As a prosecutor Thomas Dewey: 1) sent Prohibition Racketeer "Legs" Diamond to Atlanta for four years--Legs's first conviction; 2) smashed a loan-shark ring (which had often charged as much as 1,040%), convicting 27 out of 28 men he had arrested, later getting a guilty plea from the 28th; 3) gave the order to arrest "Dutch" Schultz, Harlem's policy-racket tsar; 4) broke the luck of "Lucky" Luciano, worst racketeer in New York racket history, by a sentence of 30 to 50 years; 5) started potent Tammanyite "Jimmy" Hines, for years a protector of rackets, on his way to the penitentiary; 6) as Special Prosecutor, made the sensational record of 72 convictions out of 73 cases tried.

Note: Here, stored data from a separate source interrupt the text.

### src/rtl/dose_timer.sv
// Converts the three latched colour digits into timed, one-at-a-time motor runs
// and returns a per-colour completion level to the colour-mixing FSM.
module dose_timer
    import dose_timer_pkg::*;
#(
    parameter int unsigned TICKS_PER_UNIT = 50_000_000,
    parameter int unsigned DIGIT_W        = 5
) (
    input  logic               clk,
    input  logic               reset,
    input  logic [DIGIT_W-1:0] dig_R,
    input  logic [DIGIT_W-1:0] dig_Y,
    input  logic [DIGIT_W-1:0] dig_B,
    input  logic [2:0]         Motores,
    output logic [2:0]         motor_drive,
    output logic               t_R,
    output logic               t_Y,
    output logic               t_B,
    output logic               busy,
    output logic               err
);

    state_e     state_q;
    logic [1:0] chan_q;
    logic [3:0] units_q;
    logic [2:0] drive_q;
    logic [2:0] done_q;
    logic       busy_q;
    logic       err_q;

    logic       req_single_d;
    logic       req_multi_d;
    logic [1:0] req_chan_d;
    logic [3:0] req_units_d;
    logic       chan_held_d;
    logic       unit_wrap;

    // Blank, dash and any other non-digit code doses nothing.
    function automatic logic [3:0] digit_units(input logic [DIGIT_W-1:0] dig);
        if (DIGIT_W'(MAX_DIGIT) < dig) begin
            return 4'd0;
        end
        return 4'(dig);
    endfunction

    always_comb begin
        req_single_d = 1'b0;
        req_multi_d  = 1'b0;
        req_chan_d   = CH_B;
        req_units_d  = 4'd0;
        case (Motores)
            3'b000: begin
            end
            3'b100: begin
                req_single_d = 1'b1;
                req_chan_d   = CH_R;
                req_units_d  = digit_units(dig_R);
            end
            3'b010: begin
                req_single_d = 1'b1;
                req_chan_d   = CH_Y;
                req_units_d  = digit_units(dig_Y);
            end
            3'b001: begin
                req_single_d = 1'b1;
                req_chan_d   = CH_B;
                req_units_d  = digit_units(dig_B);
            end
            default: begin
                req_multi_d = 1'b1;
            end
        endcase
        chan_held_d = Motores[chan_q];
    end

    unit_prescaler #(
        .TICKS_PER_UNIT(TICKS_PER_UNIT)
    ) u_prescaler (
        .clk    (clk),
        .reset  (reset),
        .clr_i  (state_q == IDLE),
        .en_i   (state_q == RUN),
        .wrap_o (unit_wrap)
    );

    always_ff @(posedge clk or negedge reset) begin
        if (!reset) begin
            state_q <= IDLE;
            chan_q  <= 2'd0;
            units_q <= 4'd0;
            drive_q <= 3'b000;
            done_q  <= 3'b000;
            busy_q  <= 1'b0;
            err_q   <= 1'b0;
        end else begin
            case (state_q)
                IDLE: begin
                    if (req_multi_d) begin
                        err_q <= 1'b1;
                    end else if (req_single_d) begin
                        chan_q  <= req_chan_d;
                        units_q <= req_units_d;
                        if (req_units_d == 4'd0) begin
                            state_q <= DONE;
                        end else begin
                            state_q <= RUN;
                            drive_q <= chan_onehot(req_chan_d);
                            busy_q  <= 1'b1;
                        end
                    end
                end
                RUN: begin
                    // A dropped request wins over a coincident last-unit wrap.
                    if (!chan_held_d) begin
                        state_q <= IDLE;
                        drive_q <= 3'b000;
                        busy_q  <= 1'b0;
                    end else if (unit_wrap) begin
                        units_q <= units_q - 4'd1;
                        if (units_q == 4'd1) begin
                            state_q <= DONE;
                            drive_q <= 3'b000;
                            busy_q  <= 1'b0;
                            done_q  <= chan_onehot(chan_q);
                        end
                    end
                end
                DONE: begin
                    if (chan_held_d) begin
                        done_q <= chan_onehot(chan_q);
                    end else begin
                        done_q  <= 3'b000;
                        state_q <= IDLE;
                    end
                end
                default: begin
                    state_q <= IDLE;
                    drive_q <= 3'b000;
                    done_q  <= 3'b000;
                    busy_q  <= 1'b0;
                end
            endcase
        end
    end

    assign motor_drive = drive_q;
    assign t_R         = done_q[CH_R];
    assign t_Y         = done_q[CH_Y];
    assign t_B         = done_q[CH_B];
    assign busy        = busy_q;
    assign err         = err_q;

endmodule

### config.mk
export PLATFORM = sky130hd
export DESIGN_NAME = dose_timer
export DESIGN_NICKNAME = d
export VERILOG_FILES = /design/src/rtl/dose_timer_pkg.sv /design/src/rtl/dose_timer_prescaler.sv /design/src/rtl/dose_timer.sv
export SDC_FILE = /design/constraint.sdc
export NUM_CORES = 1
export LEC_CHECK = 0
export CORE_MARGIN = 2
export CORE_UTILIZATION = 60
export CTS_CLUSTER_SIZE = 20
export DETAILED_ROUTE_END_ITERATION = 16
export DONT_BUFFER_PORTS = 1
export PLACE_DENSITY = 0.76
export SYNTH_ARGS = -nofsm -noshare
export SYNTH_HDL_FRONTEND = slang
export SYNTH_SLANG_ARGS = --single-unit
### constraint.sdc
create_clock -name clk -period 2.3 [get_ports clk]
set_clock_uncertainty 0.1 [all_clocks]
set_input_delay 0 -clock clk [delete_from_list [all_inputs] [get_ports clk]]
set_output_delay 0 -clock clk [all_outputs]
set_load 0.01 [all_outputs]
<file path="config.mk">
export PLATFORM = sky130hd
export DESIGN_NAME = mem_stage_hs
export DESIGN_NICKNAME = d
export VERILOG_FILES = /design/src/rtl/mem_stage_pkg.sv /design/src/rtl/mem_stage_hs_load_extend.sv /design/src/rtl/mem_stage_hs.sv
export SDC_FILE = /design/constraint.sdc
export NUM_CORES = 1
export LEC_CHECK = 0
export ABC_CLOCK_PERIOD_IN_PS = 3160
export BUFFER_PORTS_ARGS = -buffer_cell sky130_fd_sc_hd__buf_2
export CAP_MARGIN = 20
export CORE_AREA = 2 2 194 196
export CTS_BUF_LIST = sky130_fd_sc_hd__clkbuf_16
export DETAILED_ROUTE_END_ITERATION = 10
export DIE_AREA = 0 0 196 198
export PLACE_DENSITY = 0.57
export SLEW_MARGIN = 20
export SYNTH_ARGS = -nofsm -noshare
export SYNTH_HDL_FRONTEND = slang
export SYNTH_HIERARCHICAL = 1
export SYNTH_SLANG_ARGS = --single-unit
</file>
<file path="constraint.sdc">
create_clock -name i_clk -period 3.16 [get_ports i_clk]
set_input_delay 0.158 -clock i_clk [delete_from_list [all_inputs] [get_ports i_clk]]
set_output_delay 0.158 -clock i_clk [all_outputs]
set_load 0.005 [all_outputs]
</file>
--- config.mk ---
export PLATFORM = sky130hd
export DESIGN_NAME = pipe_ctrl_flat
export DESIGN_NICKNAME = d
export VERILOG_FILES = /design/src/rtl/pipe_ctrl_if.sv /design/src/rtl/pipe_ctrl.sv /design/src/flat_wrapper.sv
export SDC_FILE = /design/constraint.sdc
export NUM_CORES = 1
export LEC_CHECK = 0
export CAP_MARGIN = 20
export CORE_MARGIN = 10
export CORE_UTILIZATION = 36
export CTS_BUF_LIST = sky130_fd_sc_hd__clkbuf_16
export CTS_CLUSTER_SIZE = 24
export DETAILED_ROUTE_END_ITERATION = 7
export GPL_TIMING_DRIVEN = 0
export HOLD_SLACK_MARGIN = 0.1
export MAX_ROUTING_LAYER = met4
export PLACE_DENSITY = 0.88
export SYNTH_ARGS = -nofsm -noshare
export SYNTH_HDL_FRONTEND = slang
export SYNTH_SLANG_ARGS = --single-unit
--- constraint.sdc ---
create_clock -name clk -period 3.5 [get_ports clk]
set_input_delay 0.7 -clock clk [delete_from_list [all_inputs] [get_ports clk]]
set_output_delay 0.7 -clock clk [all_outputs]
set_load 0.02 [all_outputs]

At 42. When Thomas Dewey, running for District Attorney in 1937 on the same ticket as Fiorello LaGuardia, polled an even larger majority than the then overwhelmingly popular Mayor, the Partymen knew they had something. Many of them had little stomach for this always successful, always self-contained newcomer. But Thomas Dewey could get votes, and votes salve political wounds. When he was nominated for Governor in 1938, the Democrats were forced frantically to draft Herbert Lehman to stop him. Only the Willkie miracle kept him from the GOPresidential nomination in 1940. But he always learns from setbacks; he took over New York's Governorship in 1942 with a rubber-tired steam roller.

And in those few brief years since his District Attorney days, Thomas Dewey worked out a smooth relationship with a formidable triumvirate that was to manage him into the Presidential nomination: Nebraska-born, Yaleman Herbert Brownell, brain-truster and grand strategist; big, short-sleeved New York State Chairman Ed Jaeckle, breathing old-style politics from every pore; and easy-mannered J. Russel Sprague, National Committeeman and general front man. Of the three. Lawyer Brownell most likely would get the Dewey nod to succeed Harrison Spangler as Republican National Chairman.

At 42, Thomas Dewey could be the youngest President in U.S. history.*

This week an inveterate admirer of Wendell Willkie, the New York Herald Tribune, said editorially:

"It is not just by chance that Mr. Dewey has reached this extraordinary height. When he declared his position with respect to the nomination, the experts threw up their hands. Nobody had ever won a nomination by sticking to his state duties, refusing to talk with the politicians and promising not a single job to any one. . . .

"What we offer in explanation of this miracle is that Governor Dewey is first of all an organizer and second, as a correspondent of the Wall Street Journal has phrased it, a very tough guy. Mr. Dewey did not find himself alone and drifting in national politics. He had already surrounded himself with as able a group of specialists, a personal cabinet, as contemporary politics affords. . . . Having known them and watched their development over the years--it is 14 years since Mr. Dewey began his public career--we are glad to testify to their quality. They would prove an unusual group of able, high-minded, forceful men in any company.

"But such a group, even if selected with all the persistent care with which Mr. Dewey fills every post, could not accomplish much unless there was a very strong leadership somewhere. That is our second point. Mr. Dewey is a calm, steady, patient leader. He believes in conference and collaboration and he is loyal to his men. But he demands their best. He is himself a terrific worker, he applies his abilities and his energies with a unique concentration of power. . . .

"In our judgment, so far as organization and administration go, Mr. Dewey would prove one of the ablest Presidents who ever sat in the White House. He would pick the best brains the country afforded, regardless of the politicians or party lines, he would delegate authority, he would have departments that clicked from top to bottom. . . .

"So far as policies go, Mr. Dewey has yet to give his full specifications. . . . We are confident that he will. For that is the sort of campaign he makes--terse, forceful, clear. . . .

"We like Dewey."

* The youngest President so far: Theodore Roosevelt, who when he took the oath of office at the death of President McKinley, was 20 days older than Dewey will be on Inauguration Day.